答案：
10.A 【详解】如图，设弧$AB$的长为$l_{1}$，弧$CD$的长为$l_{2}$，因为该扇形所对的中心角的弧度数为$2.7$，所以$l_{1}=2.7OA$，$l_{2}=2.7OC$，即$OA=\frac{l_{1}}{2.7}$，$OC=\frac{l_{2}}{2.7}$，又因为$AC=OA - OC=\frac{l_{1}-l_{2}}{2.7}=\frac{50}{3}$，所以$l_{1}-l_{2}=45$，又因为$l_{1}+l_{2}=95$，解得$l_{1}=70$，所以该扇环的外弧线长$70 cm$.

答案： 13.解：
(1)若$\alpha = 45^{\circ}$，$R = 10$，则$\alpha = 45^{\circ} × \frac{\pi}{180^{\circ}}=\frac{\pi}{4}$，所以扇形的弧长$l = \alpha R=\frac{\pi}{4} × 10=\frac{5\pi}{2}$，扇形的面积$S=\frac{1}{2}lR=\frac{1}{2} × \frac{5\pi}{2} × 10=\frac{25\pi}{2}$.

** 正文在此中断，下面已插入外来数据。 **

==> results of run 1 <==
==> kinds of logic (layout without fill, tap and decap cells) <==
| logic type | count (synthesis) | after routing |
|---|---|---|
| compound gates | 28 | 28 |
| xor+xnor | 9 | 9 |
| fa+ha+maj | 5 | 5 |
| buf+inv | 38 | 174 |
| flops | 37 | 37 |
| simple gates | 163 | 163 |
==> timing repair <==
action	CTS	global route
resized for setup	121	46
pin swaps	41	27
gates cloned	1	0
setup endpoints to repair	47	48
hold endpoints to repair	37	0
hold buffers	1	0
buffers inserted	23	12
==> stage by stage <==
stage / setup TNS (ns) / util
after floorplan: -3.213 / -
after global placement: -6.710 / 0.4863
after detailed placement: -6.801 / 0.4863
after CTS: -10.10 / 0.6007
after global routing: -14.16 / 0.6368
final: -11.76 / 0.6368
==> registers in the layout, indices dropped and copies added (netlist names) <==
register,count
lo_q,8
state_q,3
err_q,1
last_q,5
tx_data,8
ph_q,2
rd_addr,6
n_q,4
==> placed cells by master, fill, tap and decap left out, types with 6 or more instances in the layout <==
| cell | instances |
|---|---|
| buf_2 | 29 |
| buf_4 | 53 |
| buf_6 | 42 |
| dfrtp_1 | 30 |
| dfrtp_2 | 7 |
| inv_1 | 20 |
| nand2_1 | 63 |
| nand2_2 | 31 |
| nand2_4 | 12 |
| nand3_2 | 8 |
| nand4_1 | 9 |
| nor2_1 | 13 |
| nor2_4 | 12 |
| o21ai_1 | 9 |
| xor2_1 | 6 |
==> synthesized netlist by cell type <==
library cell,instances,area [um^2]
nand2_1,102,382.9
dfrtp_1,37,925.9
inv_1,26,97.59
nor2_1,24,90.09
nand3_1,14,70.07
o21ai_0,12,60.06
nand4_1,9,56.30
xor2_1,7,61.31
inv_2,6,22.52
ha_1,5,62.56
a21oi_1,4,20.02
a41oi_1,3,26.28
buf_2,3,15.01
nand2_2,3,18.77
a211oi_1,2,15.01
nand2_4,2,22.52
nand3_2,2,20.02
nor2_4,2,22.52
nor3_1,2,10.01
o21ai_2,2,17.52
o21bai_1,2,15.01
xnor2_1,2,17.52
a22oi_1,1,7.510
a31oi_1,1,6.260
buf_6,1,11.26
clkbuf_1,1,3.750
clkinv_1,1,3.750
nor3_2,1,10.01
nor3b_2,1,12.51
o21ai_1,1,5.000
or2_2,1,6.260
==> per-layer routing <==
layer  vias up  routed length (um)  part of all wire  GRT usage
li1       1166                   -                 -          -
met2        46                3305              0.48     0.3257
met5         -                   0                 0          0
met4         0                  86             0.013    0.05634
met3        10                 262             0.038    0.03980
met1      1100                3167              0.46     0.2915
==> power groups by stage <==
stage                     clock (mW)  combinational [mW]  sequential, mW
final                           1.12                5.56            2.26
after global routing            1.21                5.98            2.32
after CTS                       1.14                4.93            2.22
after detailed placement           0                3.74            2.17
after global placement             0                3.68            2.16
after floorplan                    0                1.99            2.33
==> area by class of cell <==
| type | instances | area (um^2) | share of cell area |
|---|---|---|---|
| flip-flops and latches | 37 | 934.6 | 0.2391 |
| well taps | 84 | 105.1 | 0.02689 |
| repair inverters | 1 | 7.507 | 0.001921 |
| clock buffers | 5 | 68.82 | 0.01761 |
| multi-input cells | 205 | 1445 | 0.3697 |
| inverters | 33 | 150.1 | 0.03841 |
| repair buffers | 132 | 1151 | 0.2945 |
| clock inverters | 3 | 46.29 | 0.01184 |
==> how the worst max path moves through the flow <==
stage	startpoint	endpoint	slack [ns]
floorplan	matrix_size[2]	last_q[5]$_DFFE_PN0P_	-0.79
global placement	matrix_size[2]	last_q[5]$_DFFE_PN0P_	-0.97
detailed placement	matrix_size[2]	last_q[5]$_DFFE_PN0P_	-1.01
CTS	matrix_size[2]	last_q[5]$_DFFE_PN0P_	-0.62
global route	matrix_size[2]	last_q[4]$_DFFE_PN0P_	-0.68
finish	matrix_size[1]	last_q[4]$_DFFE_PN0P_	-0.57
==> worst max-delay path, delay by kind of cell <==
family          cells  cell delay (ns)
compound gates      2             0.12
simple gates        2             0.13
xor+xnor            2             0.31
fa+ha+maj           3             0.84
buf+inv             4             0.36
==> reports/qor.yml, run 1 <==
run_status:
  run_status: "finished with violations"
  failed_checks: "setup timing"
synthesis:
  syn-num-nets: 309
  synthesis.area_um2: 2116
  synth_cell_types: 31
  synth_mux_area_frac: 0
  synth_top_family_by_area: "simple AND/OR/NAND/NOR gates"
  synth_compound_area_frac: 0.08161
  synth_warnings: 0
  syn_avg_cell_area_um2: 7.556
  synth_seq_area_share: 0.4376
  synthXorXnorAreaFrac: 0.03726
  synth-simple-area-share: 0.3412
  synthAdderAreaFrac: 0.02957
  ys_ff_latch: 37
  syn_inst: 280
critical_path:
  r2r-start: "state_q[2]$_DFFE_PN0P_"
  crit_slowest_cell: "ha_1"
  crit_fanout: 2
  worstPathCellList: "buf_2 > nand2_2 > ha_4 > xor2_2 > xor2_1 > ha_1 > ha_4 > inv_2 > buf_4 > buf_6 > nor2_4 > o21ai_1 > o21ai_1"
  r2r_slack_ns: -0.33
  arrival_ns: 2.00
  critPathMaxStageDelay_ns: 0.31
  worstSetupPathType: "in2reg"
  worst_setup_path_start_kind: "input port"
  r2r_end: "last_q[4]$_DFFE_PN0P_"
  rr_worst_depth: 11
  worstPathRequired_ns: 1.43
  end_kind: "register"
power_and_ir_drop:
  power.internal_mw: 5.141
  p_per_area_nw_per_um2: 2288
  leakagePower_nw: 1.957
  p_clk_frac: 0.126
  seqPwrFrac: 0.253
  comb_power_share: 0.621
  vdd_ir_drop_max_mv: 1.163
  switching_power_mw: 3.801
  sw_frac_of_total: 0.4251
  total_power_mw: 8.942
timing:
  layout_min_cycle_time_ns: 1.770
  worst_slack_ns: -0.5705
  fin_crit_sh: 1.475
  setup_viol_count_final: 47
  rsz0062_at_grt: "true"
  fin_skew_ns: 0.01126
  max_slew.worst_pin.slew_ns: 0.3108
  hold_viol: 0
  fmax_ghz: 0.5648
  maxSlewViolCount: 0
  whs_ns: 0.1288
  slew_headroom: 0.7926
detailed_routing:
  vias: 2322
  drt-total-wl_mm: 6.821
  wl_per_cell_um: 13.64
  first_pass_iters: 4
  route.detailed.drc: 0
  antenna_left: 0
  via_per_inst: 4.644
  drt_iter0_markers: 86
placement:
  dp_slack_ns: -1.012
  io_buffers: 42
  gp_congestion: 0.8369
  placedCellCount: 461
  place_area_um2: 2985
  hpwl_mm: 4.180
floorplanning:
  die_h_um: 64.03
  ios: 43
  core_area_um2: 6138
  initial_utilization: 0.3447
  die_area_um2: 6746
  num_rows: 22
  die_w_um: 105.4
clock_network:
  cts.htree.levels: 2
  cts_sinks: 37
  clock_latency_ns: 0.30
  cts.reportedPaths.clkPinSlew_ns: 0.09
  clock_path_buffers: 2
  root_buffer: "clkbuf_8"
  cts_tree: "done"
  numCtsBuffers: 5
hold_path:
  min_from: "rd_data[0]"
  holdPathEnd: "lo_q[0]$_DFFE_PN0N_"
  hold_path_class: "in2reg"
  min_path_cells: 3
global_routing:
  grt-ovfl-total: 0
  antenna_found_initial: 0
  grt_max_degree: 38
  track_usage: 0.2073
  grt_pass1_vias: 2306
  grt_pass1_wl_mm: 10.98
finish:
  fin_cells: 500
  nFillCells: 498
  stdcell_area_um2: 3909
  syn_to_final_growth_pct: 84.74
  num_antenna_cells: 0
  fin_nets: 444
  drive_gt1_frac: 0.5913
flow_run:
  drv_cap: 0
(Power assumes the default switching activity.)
<file path="config.mk">
export PLATFORM = sky130hd
export DESIGN_NAME = md_issue_ctrl_flat
export DESIGN_NICKNAME = d
export VERILOG_FILES = /design/src/rtl/md_issue_ctrl_if.sv /design/src/rtl/md_issue_ctrl.sv /design/src/flat_wrapper.sv
export SDC_FILE = /design/constraint.sdc
export NUM_CORES = 1
export LEC_CHECK = 0
export CORE_MARGIN = 5
export CORE_UTILIZATION = 33
export DETAILED_ROUTE_END_ITERATION = 10
export GPL_TIMING_DRIVEN = 0
export PLACE_DENSITY = 0.88
export RECOVER_POWER = 100
export REMOVE_ABC_BUFFERS = 1
export SLEW_MARGIN = 30
export SYNTH_ARGS = -nofsm -noshare
export SYNTH_HDL_FRONTEND = slang
export SYNTH_SLANG_ARGS = --single-unit
</file>
<file path="constraint.sdc">
create_clock -name clk -period 2.7 [get_ports clk]
set_input_delay 0.405 -clock clk [delete_from_list [all_inputs] [get_ports clk]]
set_output_delay 0.405 -clock clk [all_outputs]
set_load 0.02 [all_outputs]
</file>
`src/rtl/stone_renderer.sv`:
```
// stone_renderer: once per frame, walks the item RAM, erases each item's
// previous 16x16 footprint when it moved or vanished, then redraws visible
// items as one-pixel-per-cycle plot commands for the VGA adapter.
module stone_renderer #(
  parameter int         FRAME_CLOCK   = 833_334,
  parameter logic [2:0] COLOR_BG      = 3'b000,
  parameter logic [2:0] COLOR_STONE   = 3'b111,
  parameter logic [2:0] COLOR_GOLD    = 3'b110,
  parameter logic [2:0] COLOR_DIAMOND = 3'b011
) (
  input  logic        clock,
  input  logic        resetn,
  input  logic        enable,
  input  logic [3:0]  quantity,
  input  logic [31:0] data,
  output logic        draw_stone_flag,
  output logic [3:0]  draw_index,
  output logic [8:0]  vga_x,
  output logic [7:0]  vga_y,
  output logic [2:0]  colour,
  output logic        plot,
  output logic        done
);

  localparam int            CW   = (FRAME_CLOCK > 1) ? $clog2(FRAME_CLOCK) : 1;
  localparam logic [CW-1:0] LAST = CW'(FRAME_CLOCK - 1);

  typedef enum logic [2:0] {
    IDLE, ADDR, WAIT, LATCH, ERASE, DRAW, NEXT, DONE
  } state_t;

  state_t        state;
  logic [CW-1:0] frame_count;
  logic          tick;
  logic [3:0]    index;
  logic [7:0]    pix_count;

  // Entry register, loaded in LATCH.
  logic [8:0] ent_x;
  logic [7:0] ent_y;
  logic [1:0] ent_type;
  logic       ent_visible;

  // Position last drawn for each index.
  logic       shadow_valid [16];
  logic [8:0] shadow_x     [16];
  logic [7:0] shadow_y     [16];

  // Fields of the RAM word as seen during LATCH.
  logic [8:0] new_x;
  logic [7:0] new_y;
  logic       new_visible;
  logic       need_erase;
  logic       unused_bits;

  assign new_x       = data[31:23];
  assign new_y       = data[18:11];
  assign new_visible = data[1];
  // The moving bit and padding fields carry nothing the renderer needs.
  assign unused_bits = ^{data[22:19], data[10:4], data[0]};
  assign need_erase  = shadow_valid[index] &&
                       (!new_visible || new_x != shadow_x[index] || new_y != shadow_y[index]);

  logic [8:0] base_x;
  logic [7:0] base_y;
  logic [2:0] pix_colour;
  logic [9:0] sum_x;
  logic [9:0] sum_y;
  logic       on_screen;

  // Pixel address/colour for the current ERASE or DRAW step; 10-bit sums avoid wraparound in the clip test.
  always_comb begin
    base_x = ent_x;
    base_y = ent_y;
    case (ent_type)
      2'b00:   pix_colour = COLOR_STONE;
      2'b01:   pix_colour = COLOR_GOLD;
      default: pix_colour = COLOR_DIAMOND;
    endcase
    if (state == ERASE) begin
      base_x     = shadow_x[index];
      base_y     = shadow_y[index];
      pix_colour = COLOR_BG;
    end
    sum_x     = {1'b0, base_x} + {6'b0, pix_count[3:0]};
    sum_y     = {2'b0, base_y} + {6'b0, pix_count[7:4]};
    on_screen = (sum_x < 10'd320) && (sum_y < 10'd240);
  end

  // Frame timer: runs only while enabled; tick is a registered one-cycle pulse
  // in the cycle after the counter reaches its terminal value.
  always_ff @(posedge clock) begin
    if (!resetn || !enable) begin
      frame_count <= '0;
      tick        <= 1'b0;
    end else if (frame_count == LAST) begin
      frame_count <= '0;
      tick        <= 1'b1;
    end else begin
      frame_count <= frame_count + CW'(1);
      tick        <= 1'b0;
    end
  end

  // Pass sequencer with registered outputs; ticks outside IDLE are dropped.
  always_ff @(posedge clock) begin
    if (!resetn) begin
      state           <= IDLE;
      draw_stone_flag <= 1'b0;
      draw_index      <= 4'd0;
      vga_x           <= 9'd0;
      vga_y           <= 8'd0;
      colour          <= 3'd0;
      plot            <= 1'b0;
      done            <= 1'b0;
      index           <= 4'd0;
      pix_count       <= 8'd0;
      ent_x           <= 9'd0;
      ent_y           <= 8'd0;
      ent_type        <= 2'd0;
      ent_visible     <= 1'b0;
      for (int i = 0; i < 16; i++) begin
        shadow_valid[i] <= 1'b0;
        shadow_x[i]     <= 9'd0;
        shadow_y[i]     <= 8'd0;
      end
    end else begin
      plot <= 1'b0;
      done <= 1'b0;
      case (state)
        IDLE: begin
          if (tick) begin
            index <= 4'd0;
            if (quantity == 4'd0) begin
              state <= DONE;
              done  <= 1'b1;
            end else begin
              state           <= ADDR;
              draw_stone_flag <= 1'b1;
            end
          end
        end
        ADDR: begin
          draw_index <= index;
          state      <= WAIT;
        end
        WAIT: state <= LATCH;
        LATCH: begin
          ent_x       <= new_x;
          ent_y       <= new_y;
          ent_type    <= data[3:2];
          ent_visible <= new_visible;
          pix_count   <= 8'd0;
          // Position is kept so the erase below still knows where to clear.
          if (!new_visible) shadow_valid[index] <= 1'b0;
          if (need_erase)       state <= ERASE;
          else if (new_visible) state <= DRAW;
          else                  state <= NEXT;
        end
        ERASE, DRAW: begin
          vga_x     <= sum_x[8:0];
          vga_y     <= sum_y[7:0];
          colour    <= pix_colour;
          plot      <= on_screen;
          pix_count <= pix_count + 8'd1;
          if (pix_count == 8'hFF) begin
            if (state == DRAW) begin
              shadow_valid[index] <= 1'b1;
              shadow_x[index]     <= ent_x;
              shadow_y[index]     <= ent_y;
              state               <= NEXT;
            end else begin
              state <= ent_visible ? DRAW : NEXT;
            end
          end
        end
        NEXT: begin
          if (({1'b0, index} + 5'd1) < {1'b0, quantity}) begin
            index <= index + 4'd1;
            state <= ADDR;
          end else begin
            draw_stone_flag <= 1'b0;
            done            <= 1'b1;
            state           <= DONE;
          end
        end
        DONE: state <= IDLE;
        default: state <= IDLE;
      endcase
    end
  end

endmodule

```
`config.mk`:
```
export PLATFORM = sky130hd
export DESIGN_NAME = stone_renderer
export DESIGN_NICKNAME = d
export VERILOG_FILES = /design/src/rtl/stone_renderer.sv
export SDC_FILE = /design/constraint.sdc
export NUM_CORES = 1
export LEC_CHECK = 0
export CAP_MARGIN = 0
export CORE_ASPECT_RATIO = 0.5
export CORE_UTILIZATION = 60
export CTS_BUF_LIST = sky130_fd_sc_hd__clkbuf_16
export CTS_CLUSTER_DIAMETER = 120
export CTS_CLUSTER_SIZE = 30
export DETAILED_ROUTE_END_ITERATION = 10
export GPL_ROUTABILITY_DRIVEN = 0
export PLACE_DENSITY_LB_ADDON = 0.3
export SLEW_MARGIN = 40
export SYNTH_ARGS = -nofsm -noshare
export SYNTH_HDL_FRONTEND = slang
export SYNTH_SLANG_ARGS = --single-unit
```
`constraint.sdc`:
```
create_clock -name clock -period 9.3 [get_ports clock]
set_input_delay 1.86 -clock clock [delete_from_list [all_inputs] [get_ports clock]]
set_output_delay 1.86 -clock clock [all_outputs]
set_load 0.01 [all_outputs]
```
==> results.md, run 1 <==
* Number of diodes at 0
* 1st-iter DRT viols at ~1500
* Worst path bufs/invs at 2
* Crit Path Class: register to register
* FFs w/ async S/R, synth at 0
* Fillers at 2051
* Io pins at 66
* Crit path depth at 15
* Pwr dens at 148.9 nW/µm²
* Vias in the first global route at 11800
* Fin util at 0.6528
* Routed WL at approximately 45 mm
* Die ar. at 30720 µm²
* Post-route cell area at around 19000 µm²
* Hold Crit Depth at 2
* Worst-Margin Slew at 0.8598 ns
* Largest net degree at the start of global routing at 77
* Type of element capturing the critical path: register
* EDFF count, synth at 272
* # Post-CTS Setup Buffers at 0
* Hold/Removal Path Class: register to register
* Area Overhead vs Synth at 6.071%
* Root buffer cell: clkbuf_16
* Commonest non-fill, non-tap cell in the layout: edfxtp_1
* Crit Path Max Fanout at 31
* Tmin final at 4.928 ns
* Slowest cell on the critical path: dfxtp_2
* Net count, final at 1520
* GRT Total Usage at 0.2934
* Final setup violation count at 0
* Area leader, netlist: edfxtp_1
* Post-synthesis sequential area ratio at 0.5686
* Main synth FF type: edfxtp_1
* TritonCTS clock tree: yes
* Warnings from Yosys at 0
* Crit path max-delay family: compound AO/OA/AOI/OAI gates
* Die Width at 246.9 µm
* Post-synth net total at 1563
* Placed Area at 18610 µm²
* TNS Setup at 0 ns
* Layout cells sized above 1 at 0.09721
* HPWL Detailed at 27.58 mm
* Cells along the critical path: buf_4 > mux4_2 > mux2i_1 > nand2_1 > o21ai_0 > o21a_1 > inv_1 > ha_1 > a21o_1 > a21oi_1 > o21ai_0 > nand3_1 > mux2i_1 > a22o_1 > a2111oi_1
* Commonest non-fill, non-tap cells in the layout: edfxtp_1 (272), and3_1 (268), nand2_1 (136)
* RR Endpoint: plot$_SDFF_PN0_
* Period utilization at 0.5299
* Violated checks: design-rule violations
* CTS Buffer Depth at 3
* Unrepaired setup endpoints after global routing: no
* Count of input and output buffers at 53
* DRC viols at 14
* Hold Vio Cnt, Final at 0
* Synthesized area at 17990 µm²
* Synth Register Bits at 375
* CTS Buf Count at 16
* Clock Pin Slew Worst Setup and Hold Paths at 0.12 ns
* Peak Freq at 202.9 MHz
* H-tree depth at 1
* Total gr overflow at 0
* Slew Limit Fails at 0
* Antenna violations before repair at 0
* Core Box Area at 29230 µm²
* Post-route ant nets at 0
* Global-route wire length before repair at 67.94 mm
* Hold endpoint: colour[1]$_SDFFE_PN0N_
* WP data arrival at approximately 5.3 ns
* Post_cts resized at 0
* CTS Sinks at 375
* Iteration count of the initial detailed-routing pass at 9
* Site Rows at 44
* Worst reg2reg path depth at 15
* Initial Utilization at 0.6154
* Top cell type's share of synthesized area at 0.4540
* Slew headroom at 0.4268
* Die height at 124.4 µm
* Largest cells by area after synthesis: edfxtp_1 (45%), dfxtp_1 (11%), and3_1 (9.3%)
* Syn Area/Cell at 11.96 µm²
* Vias per cell at 6.575
* Status: finished with violations
* Worst hold start: colour[1]$_SDFFE_PN0N_
* Clock Latency Late Sink at 0.56 ns
* Routed len/inst at between 20 and 25 µm
* Max-cap violations at 0
* Max VDD drop at 0.1201 mV
* R2R setup slack at between 4 and 5 ns
* Via count at approximately 12000
* Skew final at 0.03360 ns
* Distinct cells, synth at 70
* Leak Pwr at 7.417 nW
* CTS Hold Bufs at 0
* Max incr delay on CP at 0.84 ns
* Gate Count Post-Synth at 1504
* Worst path required time at 9.69 ns
* Kind of start point of the critical path: register
## synthesized netlist by cell type, types with 8 or more instances
cell / n
mux4_1: 11
nand2b_1: 14
and2_1: 29
buf_6: 10
xor2_1: 21
nand2_1: 143
a21oi_1: 53
and3_1: 268
xnor2_1: 28
mux2_2: 12
nand3_1: 39
nor3_1: 14
nor2_1: 74
inv_1: 23
nor4_1: 8
mux4_2: 48
clkbuf_1: 108
o21ai_0: 32
mux2i_1: 48
a22oi_1: 16
ha_1: 18
dfxtp_1: 103
a31o_2: 8
edfxtp_1: 272
## kinds of logic (layout without fill, tap and decap cells)
group           after synthesis  count (layout)  synth area share
compound gates              161             161           0.05759
xor+xnor                     49              49           0.02385
fa+ha+maj                    20              20           0.01474
buf+inv                     161             128           0.04145
flops                       375             375            0.5686
mux                         119             119            0.1104
simple gates                619             619            0.1834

(2)扇形周长$C = 2R + l = 2R + \alpha R$，$\therefore R=\frac{C}{2+\alpha}$，$\therefore S=\frac{1}{2}\alpha R^{2}=\frac{1}{2}\alpha(\frac{C}{2+\alpha})^{2}=\frac{C^{2}}{2} · \frac{\alpha}{(2+\alpha)^{2}}=\frac{C^{2}}{2} · \frac{\alpha}{4 + 4\alpha+\alpha^{2}}=\frac{C^{2}}{2} · \frac{1}{\frac{4}{\alpha}+\alpha + 4} \leqslant \frac{C^{2}}{16}$，当且仅当$\frac{4}{\alpha}=\alpha$，即$\alpha = 2$时，扇形面积有最大值$\frac{C^{2}}{16}$.
(3)扇形的面积$S=\frac{1}{2}\alpha R^{2}$，所以$R=\sqrt{\frac{2S}{\alpha}}$，所以$C = 2R + l = (2 + \alpha)R=(2 + \alpha)\sqrt{\frac{2S}{\alpha}}=\sqrt{2S} · (\frac{2}{\sqrt{\alpha}}+\sqrt{\alpha}) \geqslant 2\sqrt{2S}$，当且仅当$\frac{2}{\sqrt{\alpha}}=\sqrt{\alpha}$，即$\alpha = 2$时周长取最小值$4\sqrt{S}$.